**Exercise requirements:** For the entries that follow, restate word for word the line containing "mem_bits_rw,0", the line containing "# Every way passes these cells.", and every line that lies between them.

---

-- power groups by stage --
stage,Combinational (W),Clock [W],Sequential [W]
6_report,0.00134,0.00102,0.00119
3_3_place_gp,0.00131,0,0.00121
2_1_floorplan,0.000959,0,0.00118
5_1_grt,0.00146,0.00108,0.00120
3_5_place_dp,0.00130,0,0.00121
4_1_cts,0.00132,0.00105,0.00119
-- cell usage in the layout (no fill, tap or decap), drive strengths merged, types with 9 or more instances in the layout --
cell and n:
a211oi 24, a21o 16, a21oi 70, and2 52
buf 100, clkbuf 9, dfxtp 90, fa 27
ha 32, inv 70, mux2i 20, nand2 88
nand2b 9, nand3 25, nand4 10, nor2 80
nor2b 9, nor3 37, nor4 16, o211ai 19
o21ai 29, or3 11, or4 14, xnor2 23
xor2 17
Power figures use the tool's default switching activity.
$ cat src/rtl/usb_role_fsm.sv
module usb_role_fsm #(
  parameter int CLK_PER_MS = 125000,
  parameter int SLOW_MS    = 1000,
  parameter int FAST_MS    = 2,
  parameter int RDY_CYCLES = 16
) (
  input  logic       clk,
  input  logic       rst_n,
  input  logic       cmd_valid,
  input  logic [5:0] cmd,
  input  logic       sim_fast,
  input  logic       vbus_ok,
  output logic       not_ready,
  output logic       host_ready,
  output logic       dev_ready,
  output logic [5:0] state_word
);
  localparam int SLOW_N = SLOW_MS * CLK_PER_MS;
  localparam int FAST_N = FAST_MS * CLK_PER_MS;
  localparam int CW = $clog2(SLOW_N + 1);
  localparam int RW = $clog2(RDY_CYCLES + 1);
  localparam logic [CW-1:0] SLOW_LD = CW'(SLOW_N - 1);
  localparam logic [CW-1:0] FAST_LD = CW'(FAST_N - 1);
  localparam logic [CW-1:0] FAST_LIM = CW'(FAST_N);

  typedef enum logic [2:0] {S_IDLE, S_HOST, S_DWAIT, S_DEV, S_SETTLE} st_t;

  st_t           state;
  logic [CW-1:0] cnt;
  logic [RW-1:0] rdy_cnt;
  logic          from_host, settle_fast, pend_h, pend_d;
  logic          wr, req_h, req_d, desel;
  logic [2:0]    host_code, dev_code;

  assign wr    = cmd_valid && !not_ready;
  assign req_h = wr && cmd[0];
  assign req_d = wr && cmd[1];
  assign desel = wr && (&cmd[5:2]);

  always_ff @(posedge clk) begin
    if (!rst_n) begin
      not_ready <= 1'b1;
      rdy_cnt   <= '0;
    end else if (not_ready) begin
      if (rdy_cnt == RW'(RDY_CYCLES - 1)) not_ready <= 1'b0;
      else rdy_cnt <= rdy_cnt + 1'b1;
    end
  end

  always_ff @(posedge clk) begin
    if (!rst_n) begin
      state       <= S_IDLE;
      cnt         <= '0;
      from_host   <= 1'b0;
      settle_fast <= 1'b0;
      pend_h      <= 1'b0;
      pend_d      <= 1'b0;
    end else begin
      case (state)
        S_IDLE:
          if (req_h) state <= S_HOST;
          else if (req_d) state <= S_DWAIT;
        S_HOST, S_DWAIT, S_DEV:
          if (desel) begin
            state       <= S_SETTLE;
            from_host   <= (state == S_HOST);
            settle_fast <= sim_fast;
            cnt         <= sim_fast ? FAST_LD : SLOW_LD;
            pend_h      <= 1'b0;
            pend_d      <= 1'b0;
          end else if (state == S_DWAIT && vbus_ok) state <= S_DEV;
          else if (state == S_DEV && !vbus_ok) state <= S_DWAIT;
        S_SETTLE:
          if (cnt == '0) begin
            if (pend_h || req_h) state <= S_HOST;
            else if (pend_d || req_d) state <= S_DWAIT;
            else state <= S_IDLE;
            pend_h <= 1'b0;
            pend_d <= 1'b0;
          end else begin
            cnt    <= cnt - 1'b1;
            pend_h <= pend_h | req_h;
            pend_d <= pend_d | req_d;
          end
        default: state <= S_IDLE;
      endcase
    end
  end

  assign host_ready = (state == S_HOST);
  assign dev_ready  = (state == S_DEV);

  always_comb begin
    host_code = 3'd0;
    dev_code  = 3'd0;
    case (state)
      S_HOST:   host_code = 3'd1;
      S_DWAIT:  dev_code  = 3'd1;
      S_DEV:    dev_code  = 3'd2;
      S_SETTLE: if (from_host) host_code = 3'd2; else dev_code = 3'd3;
      default:  ;
    endcase
  end

  assign state_word = {host_code, dev_code};

  AST_READY_EXCL: assert property (@(posedge clk) disable iff (!rst_n)
    !(host_ready && dev_ready));
  AST_NRDY_IDLE: assert property (@(posedge clk) disable iff (!rst_n)
    not_ready |-> state == S_IDLE);
  AST_SETTLE_HOLD: assert property (@(posedge clk) disable iff (!rst_n)
    (state == S_SETTLE && cnt != '0) |=> state == S_SETTLE);
  AST_FAST_BOUND: assert property (@(posedge clk) disable iff (!rst_n)
    (state == S_SETTLE && settle_fast) |-> cnt < FAST_LIM);
  AST_HOST_ENTRY: assert property (@(posedge clk) disable iff (!rst_n)
    $rose(host_ready) |-> ($past(state) == S_IDLE ||
                           ($past(state) == S_SETTLE && $past(cnt) == '0)));
endmodule

$ cat config.mk
export PLATFORM = sky130hd
export DESIGN_NAME = usb_role_fsm
export DESIGN_NICKNAME = d
export VERILOG_FILES = /design/src/rtl/usb_role_fsm.sv
export SDC_FILE = /design/constraint.sdc
export NUM_CORES = 1
export LEC_CHECK = 0
export BUFFER_PORTS_ARGS = -buffer_cell sky130_fd_sc_hd__clkbuf_2
export CORE_ASPECT_RATIO = 0.75
export CORE_MARGIN = 5
export CORE_UTILIZATION = 50
export CTS_BUF_LIST = sky130_fd_sc_hd__clkbuf_4
export CTS_CLUSTER_SIZE = 30
export DETAILED_ROUTE_END_ITERATION = 12
export PLACE_DENSITY = 0.66
export SYNTH_ARGS = -nofsm -noshare
export SYNTH_HDL_FRONTEND = slang
export SYNTH_SLANG_ARGS = --single-unit
$ cat constraint.sdc
create_clock -name clk -period 6.9 [get_ports clk]
set_clock_uncertainty 0.2 [all_clocks]
set_input_delay 0.69 -clock clk [delete_from_list [all_inputs] [get_ports clk]]
set_output_delay 0.69 -clock clk [all_outputs]
set_load 0.1 [all_outputs]
# == Word level (Yosys, flattened, before mapping) ==
# Cells that the tools add are included.
# totals
ff_bits,39
latch_bits,0
mem_bits_rw,0
romBits,0
word_cells,66
mem_count,0
# classes
add_sub_neg,2
n_mul,0
div,0
order_cmp,0
eq_ne,10
shifts,0
n_mux,24
bitwise_logic,3
n_reduce_logical,20
# op_table
op,n
27-bit two-way mux,3
27-bit case mux with 2 select lines,1
27-bit logical NOT,1
"27-bit by 1-bit subtractor with 27-bit output, second input constant",1
3-bit two-way mux,6
3-bit case mux with 3 select lines,1
2-bit two-way mux,4
"3-bit by 2-bit == test with 1-bit output, second input constant",2
1-bit logical AND,6
"2-bit inequality test, second input constant",3
2-bit case mux with 3 select lines,1
2-bit AND reduction,3
3-bit AND reduction,2
"5-bit by 1-bit adder with 5-bit output, second input constant",1
"5-bit by 4-bit == test with 1-bit output, second input constant",1
1-bit two-way mux,5
"4-bit inequality test, second input constant",1
1-bit case mux with 2 select lines,2
2-bit case mux with 2 select lines,1
4-bit AND reduction,1
"3-bit by 1-bit == test with 1-bit output, second input constant",1
"3-bit == test, second input constant",1
3-bit logical NOT,1
"3-bit inequality test, second input constant",1
other kinds (6),9

# == Depth between registers and ports, before layout ==
# depth
ltp_word,8
depth_mapped,8
ltp_nobuf,7

# == Worst setup path before layout ==
# No wires, ideal clock.
# synth_path
path_type,register to output
startpoint,register state[0]
endpoint,output host_ready
arrival_ns,2.847
required_time_ns,6.010
path_slack_ns,3.163
path_stages_with_launch,3
n_path_buf,1
cell_sequence,dfxtp_1 clkbuf_1 nor3b_1
# synth_between
elab_chain_len,1
# synth_lines
item,line,text
"start, declared",28,st_t state;
"start signal, assigned",52,state <= S_IDLE;
"start signal, assigned",61,if (req_h) state <= S_HOST;
"start signal, assigned",62,else if (req_d) state <= S_DWAIT;
3-bit by 1-bit == test with 1-bit output,90,assign host_ready = (state == S_HOST);
"end, declared",14,"output logic host_ready,"
# Every way passes these cells.

# == Worst setup path after layout ==
# layout_path
startpoint,register state[2]
endpoint,output state_word[4]
# layout_between
elab_chain_len,2
# layout_lines
item,line,text
3-bit == test / 3-bit by 1-bit == test with 1-bit output (equally long branches),96,case (state)
2-bit case mux with 2 select lines *,96,
"end, declared",16,output logic [5:0] state_word
# Every way passes the cells marked *; elsewhere a longest branch is shown, timed or not.

==> metrics <==
CTS clk-pin slew, worst paths=approximately 0.12 ns; CTS buffer count=5; Slowest cell on crit path=nor3b_1; Pleak=roughly 0.00087 uW; max cap viols=0; DR pass1 iterations=6; DRT iter0 DRCs=between 150 and 200; slowest cell delay on critical path=~0.89 ns; Post-DP HPWL=about 3800 um; ant diodes=0; CP required=about 6 ns; DR vias/cell=roughly 6.0; Initial Utilization=0.509; die width=87.4 um; filler instances=around 460; Die Y=68.0 um; Netlist cell types=52; GRT overflow=0; Slew Limit Fails=0; share of cells above drive strength 1=0.114; Warnings, synthesis=0; DRC Markers=0; maximum VDD drop=0.126 mV; startpoint types=flop; max_slew headroom=0.296; Post-CTS Setup Inserts=0; vias in the first global route=approximately 1800; placed cell count=approximately 340; # rows=21; GP Congestion=0.809; Hold Violations, Final=0; first-pass GRT wire length=just under 9000 um; dpl ws=about 3.8 ns; # IOs=20; Clock Tree Root=clkbuf_4; clk sinks=39; Pwr per Cell Area=189 nW/um2; final setup vio count=0; non-filler cells, final=347; Worst Path Arrival=approximately 2.5 ns; leading cell type in the layout, fill and taps excluded=dfxtp_1; FF+latch count, synth=39; nets@finish=303; Final WS setup=3.56 ns; worst-path cell chain=nor3b_1 > and2_1 > clkbuf_2; Routed Antenna Nets=0; sequential element share of the synthesized area=0.348; Tightest Pin Transition=about 1.1 ns; gr usage total=0.195; antenna violations before repair=0; Synth async-reset ratio=0; fmax=300 MHz; Cells after Synth=around 280; # port buffers=17; H-tree depth=2; Cell Area, Synth=approximately 2200 um2; Final Critical Period=roughly 3.3 ns; pin count of the biggest net entering global routing=29; Crit. End Element=primary output; setup TNS=0 ns; die area=~6000 um2; cts hold-fix bufs=0; CP Buf/Inv Count=1; post-DR wirelength/cell=about 15 um; Synth Flop Type=dfxtp_1; Worst Hold Class=flop to flop; post-cts repair resize count=0; Area Overhead vs Synth=6.24%; clock tree buffer depth=2; via count=between 2000 and 2500; Hold Slack=0.273 ns; number of flops mapped to enable cells by yosys=0; critical path fanouts, max=10; CP Class=flop to primary output; Tcrit/Tclk final=0.484; Worst path top cell family by delay=simple AND/OR/NAND/NOR gates; syn_area_per_cell=between 7 and 8 um2; outcome=complete, no violations; worst skew pair latency=roughly 0.35 ns; RSZ-0062 raised after global routing=false; DRT Wirelength=~5300 um; CTS tree=done; most frequent cells in the layout=dfxtp_1, nor2_1, a21oi_1; core area=roughly 4400 um2
cells in the mapped netlist (2+ instances only):
cell / number / share of area
o22ai_1: 3 / 0.0084
ha_1: 3 / 0.017
nand2_1: 19 / 0.032
o211ai_1: 6 / 0.020
mux2i_1: 5 / 0.022
o31ai_4: 2 / 0.019
a41o_1: 2 / 0.0089
xnor2_1: 2 / 0.0078
or4_1: 8 / 0.027
or3_1: 9 / 0.025
buf_2: 2 / 0.0045
nand2b_1: 3 / 0.0084
nand4_1: 3 / 0.0084
nor3_1: 9 / 0.020
and2_1: 3 / 0.0084
nor2b_1: 4 / 0.011
nand3_1: 8 / 0.018
inv_1: 8 / 0.013
dfxtp_1: 39 / 0.35
a31oi_1: 10 / 0.028
buf_4: 4 / 0.013
a211oi_1: 2 / 0.0067
o21bai_1: 2 / 0.0067
o21ai_1: 8 / 0.018
nor3b_1: 3 / 0.010
o31ai_1: 10 / 0.033
nor4_1: 5 / 0.014
a22oi_1: 2 / 0.0067
or2_2: 4 / 0.011
a21oi_1: 24 / 0.054
o21ai_0: 8 / 0.018
nor2_1: 28 / 0.047
xor2_1: 5 / 0.020
clkbuf_1: 12 / 0.020
kinds of logic (layout without fill, tap and decap cells):
kind of cell,count (synthesis),after routing,synth area share
fa+ha+maj,3,3,0.0167
compound gates,87,87,0.260
other cells,1,2,0.00167
buf+inv,28,34,0.0580
xor+xnor,7,7,0.0273
flops,39,39,0.348
mux,5,5,0.0223
simple gates,113,113,0.266
registers in the layout, indices dropped and copies added, names as in the netlist:
register	cells
cnt	27
rdy_cnt	5
state	3
from_host	1
not_ready	1
pend_d	1
pend_h	1
layout make-up:
| class | count | area (um2) | area share |
|---|---|---|---|
| multi-input cells | 217 | 1340 | 0.561 |
| repair buffers | 17 | 85.1 | 0.0357 |
| inverters | 9 | 33.8 | 0.0142 |
| clock inverters | 3 | 38.8 | 0.0163 |
| well taps | 57 | 71.3 | 0.0299 |
| clock buffers | 5 | 37.5 | 0.0157 |
| flip-flops and latches | 39 | 781 | 0.327 |
layer usage:
layer,vias up,share of wire,track usage
met2,54,0.41,0.277
li1,1062,-,-
met4,0,0.017,0.0862
met5,-,0,0
met3,10,0.073,0.0373
met1,961,0.50,0.283
through the flow:
stage               instance area, um2  utilization  total power [uW]
global route                      2380        0.540               470
floorplan                         2250            -               291
global placement                  2310        0.523               302
finish                            2380        0.540               451
CTS                               2380        0.540               455
detailed placement                2310        0.523               303
report_power, final:
part	internal [uW]	switching [uW]
clock	74.5	78.5
combinational	17.2	44.7
sequential	229	7.08
worst min-delay path, stage by stage (launching register included):
cell,delay (ns)
dfxtp_1,0.33
nand2_1,0.05
mux2i_1,0.05
worst paths after layout:
path | startpoint | end | slack [ns] | cells past startpoint
min | cnt[19]$_SDFFE_PN0P_ | cnt[19]$_SDFFE_PN0P_ | 0.27 | 2
max | state[2]$_SDFFE_PN0P_ | state_word[4] | 3.56 | 3
max reg2reg | cnt[0]$_SDFFE_PN0P_ | cnt[15]$_SDFFE_PN0P_ | 3.68 | 7
min reg2reg | cnt[19]$_SDFFE_PN0P_ | cnt[19]$_SDFFE_PN0P_ | 0.27 | 2
No activity file was read; power rests on OpenSTA's default activity.
## src/rtl/irq_pkg.sv

```systemverilog
package irq_pkg;
  localparam int NUM_SRC = 5;
  localparam int IDX_W   = 3;
  localparam int CFG_W   = 8;
  localparam int MASTER_BIT = 7;

  typedef enum logic [1:0] {
    LVL_IDLE = 2'b00,
    LVL_LOW  = 2'b01,
    LVL_HIGH = 2'b11
  } isr_lvl_e;

  typedef enum logic [1:0] {
    SEL_ENABLE  = 2'd0,
    SEL_PRIO    = 2'd1,
    SEL_TRIGGER = 2'd2
  } cfg_sel_e;
endpackage

```

## src/rtl/irq_ext_detect.sv

```systemverilog
module irq_ext_detect #(
  parameter int NUM_EXT = 2
) (
  input  logic               clk,
  input  logic               rst,
  input  logic               tick,
  input  logic [NUM_EXT-1:0] pin_n,
  input  logic [NUM_EXT-1:0] edge_mode,
  input  logic [NUM_EXT-1:0] clr,
  output logic [NUM_EXT-1:0] req
);
  logic [NUM_EXT-1:0] pin_s;
  logic [NUM_EXT-1:0] edge_q;

  for (genvar g = 0; g < NUM_EXT; g++) begin : g_pin
    always_ff @(posedge clk) begin
      if (rst) begin
        pin_s[g]  <= 1'b1;
        edge_q[g] <= 1'b0;
      end else begin
        if (tick) pin_s[g] <= pin_n[g];
        if (!edge_mode[g])
          edge_q[g] <= 1'b0;
        else if (tick && pin_s[g] && !pin_n[g])
          edge_q[g] <= 1'b1;
        else if (clr[g])
          edge_q[g] <= 1'b0;
      end
    end
    assign req[g] = edge_mode[g] ? edge_q[g] : ~pin_s[g];
  end
endmodule

```

## src/rtl/irq_pick.sv

```systemverilog
module irq_pick
  import irq_pkg::*;
#(
  parameter int N = NUM_SRC,
  parameter int W = IDX_W
) (
  input  logic [N-1:0] src,
  input  logic [N-1:0] mask,
  input  logic [N-1:0] pri,
  input  logic [1:0]   level,
  output logic         any,
  output logic [W-1:0] win
);
  logic [N-1:0] elig;
  logic         hi_any, lo_any;
  logic [W-1:0] hi_idx, lo_idx;

  for (genvar g = 0; g < N; g++) begin : g_elig
    always_comb begin
      unique case (level)
        LVL_IDLE: elig[g] = src[g] & mask[g];
        LVL_LOW:  elig[g] = src[g] & mask[g] & pri[g];
        default:  elig[g] = 1'b0;
      endcase
    end
  end

  always_comb begin
    hi_any = 1'b0;
    lo_any = 1'b0;
    hi_idx = '0;
    lo_idx = '0;
    for (int i = N - 1; i >= 0; i--) begin
      if (elig[i] && pri[i]) begin
        hi_any = 1'b1;
        hi_idx = W'(i);
      end
      if (elig[i] && !pri[i]) begin
        lo_any = 1'b1;
        lo_idx = W'(i);
      end
    end
    any = hi_any | lo_any;
    win = hi_any ? hi_idx : lo_idx;
  end
endmodule

```

## src/rtl/irq_nest.sv

```systemverilog
module irq_nest
  import irq_pkg::*;
#(
  parameter int DEPTH = 2
) (
  input  logic       clk,
  input  logic       rst,
  input  logic       push,
  input  logic [1:0] push_lvl,
  input  logic       pop,
  output logic [1:0] level
);
  localparam int SP_W    = $clog2(DEPTH + 1);
  localparam int SLOTS   = 1 << SP_W;

  logic [1:0]      stack_q [SLOTS];
  logic [SP_W-1:0] sp_q;
  logic [1:0]      level_q;

  always_ff @(posedge clk) begin
    if (rst) begin
      sp_q    <= '0;
      level_q <= LVL_IDLE;
      for (int i = 0; i < SLOTS; i++) stack_q[i] <= LVL_IDLE;
    end else if (pop) begin
      if (sp_q != '0) begin
        level_q <= stack_q[sp_q - 1'b1];
        sp_q    <= sp_q - 1'b1;
      end
    end else if (push && (int'(sp_q) < DEPTH)) begin
      stack_q[sp_q] <= level_q;
      sp_q          <= sp_q + 1'b1;
      level_q       <= push_lvl;
    end
  end

  assign level = level_q;
endmodule

```

## src/rtl/prio_irq_ctrl.sv

```systemverilog
module prio_irq_ctrl
  import irq_pkg::*;
#(
  parameter int NEST_DEPTH = 2
) (
  input  logic             clk,
  input  logic             rst,
  input  logic             cyc_tick,
  input  logic             cfg_we,
  input  logic [1:0]       cfg_sel,
  input  logic [CFG_W-1:0] cfg_wdata,
  input  logic [1:0]       ext_n,
  input  logic [1:0]       tmr_ovf,
  input  logic             ser_tx_done,
  input  logic             ser_rx_done,
  input  logic             irq_ack,
  input  logic             irq_ret,
  output logic             irq_req,
  output logic [IDX_W-1:0] irq_idx,
  output logic [1:0]       isr_level
);
  logic [CFG_W-1:0]   en_q, pri_q, trig_q;
  logic [1:0]         ext_req, ext_clr, edge_mode;
  logic [NUM_SRC-1:0] src, mask;
  logic               any;
  logic [IDX_W-1:0]   win;
  logic               req_q;
  logic [IDX_W-1:0]   idx_q;
  logic               ack_ok;
  logic [1:0]         lvl;

  always_ff @(posedge clk) begin
    if (rst) begin
      en_q   <= '0;
      pri_q  <= '0;
      trig_q <= '0;
    end else if (cfg_we) begin
      case (cfg_sel)
        SEL_ENABLE:  en_q   <= cfg_wdata;
        SEL_PRIO:    pri_q  <= cfg_wdata;
        SEL_TRIGGER: trig_q <= cfg_wdata;
        default: ;
      endcase
    end
  end

  assign ack_ok    = irq_ack & req_q & ~irq_ret;
  assign edge_mode = {trig_q[2], trig_q[0]};
  assign ext_clr   = {ack_ok && (idx_q == IDX_W'(2)), ack_ok && (idx_q == IDX_W'(0))};

  irq_ext_detect #(.NUM_EXT(2)) u_ext (
    .clk(clk), .rst(rst), .tick(cyc_tick), .pin_n(ext_n),
    .edge_mode(edge_mode), .clr(ext_clr), .req(ext_req)
  );

  assign src  = {ser_tx_done | ser_rx_done, tmr_ovf[1], ext_req[1], tmr_ovf[0], ext_req[0]};
  assign mask = en_q[MASTER_BIT] ? en_q[NUM_SRC-1:0] : '0;

  irq_pick #(.N(NUM_SRC), .W(IDX_W)) u_pick (
    .src(src), .mask(mask), .pri(pri_q[NUM_SRC-1:0]), .level(lvl),
    .any(any), .win(win)
  );

  always_ff @(posedge clk) begin
    if (rst) begin
      req_q <= 1'b0;
      idx_q <= '0;
    end else begin
      req_q <= any & ~ack_ok;
      idx_q <= win;
    end
  end

  irq_nest #(.DEPTH(NEST_DEPTH)) u_nest (
    .clk(clk), .rst(rst), .push(ack_ok),
    .push_lvl(pri_q[idx_q] ? LVL_HIGH : LVL_LOW),
    .pop(irq_ret), .level(lvl)
  );

  assign irq_req   = req_q;
  assign irq_idx   = idx_q;
  assign isr_level = lvl;
endmodule

```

---

**Task result:**
mem_bits_rw,0
romBits,0
word_cells,66
mem_count,0
# classes
add_sub_neg,2
n_mul,0
div,0
order_cmp,0
eq_ne,10
shifts,0
n_mux,24
bitwise_logic,3
n_reduce_logical,20
# op_table
op,n
27-bit two-way mux,3
27-bit case mux with 2 select lines,1
27-bit logical NOT,1
"27-bit by 1-bit subtractor with 27-bit output, second input constant",1
3-bit two-way mux,6
3-bit case mux with 3 select lines,1
2-bit two-way mux,4
"3-bit by 2-bit == test with 1-bit output, second input constant",2
1-bit logical AND,6
"2-bit inequality test, second input constant",3
2-bit case mux with 3 select lines,1
2-bit AND reduction,3
3-bit AND reduction,2
"5-bit by 1-bit adder with 5-bit output, second input constant",1
"5-bit by 4-bit == test with 1-bit output, second input constant",1
1-bit two-way mux,5
"4-bit inequality test, second input constant",1
1-bit case mux with 2 select lines,2
2-bit case mux with 2 select lines,1
4-bit AND reduction,1
"3-bit by 1-bit == test with 1-bit output, second input constant",1
"3-bit == test, second input constant",1
3-bit logical NOT,1
"3-bit inequality test, second input constant",1
other kinds (6),9

# == Depth between registers and ports, before layout ==
# depth
ltp_word,8
depth_mapped,8
ltp_nobuf,7

# == Worst setup path before layout ==
# No wires, ideal clock.
# synth_path
path_type,register to output
startpoint,register state[0]
endpoint,output host_ready
arrival_ns,2.847
required_time_ns,6.010
path_slack_ns,3.163
path_stages_with_launch,3
n_path_buf,1
cell_sequence,dfxtp_1 clkbuf_1 nor3b_1
# synth_between
elab_chain_len,1
# synth_lines
item,line,text
"start, declared",28,st_t state;
"start signal, assigned",52,state <= S_IDLE;
"start signal, assigned",61,if (req_h) state <= S_HOST;
"start signal, assigned",62,else if (req_d) state <= S_DWAIT;
3-bit by 1-bit == test with 1-bit output,90,assign host_ready = (state == S_HOST);
"end, declared",14,"output logic host_ready,"
# Every way passes these cells.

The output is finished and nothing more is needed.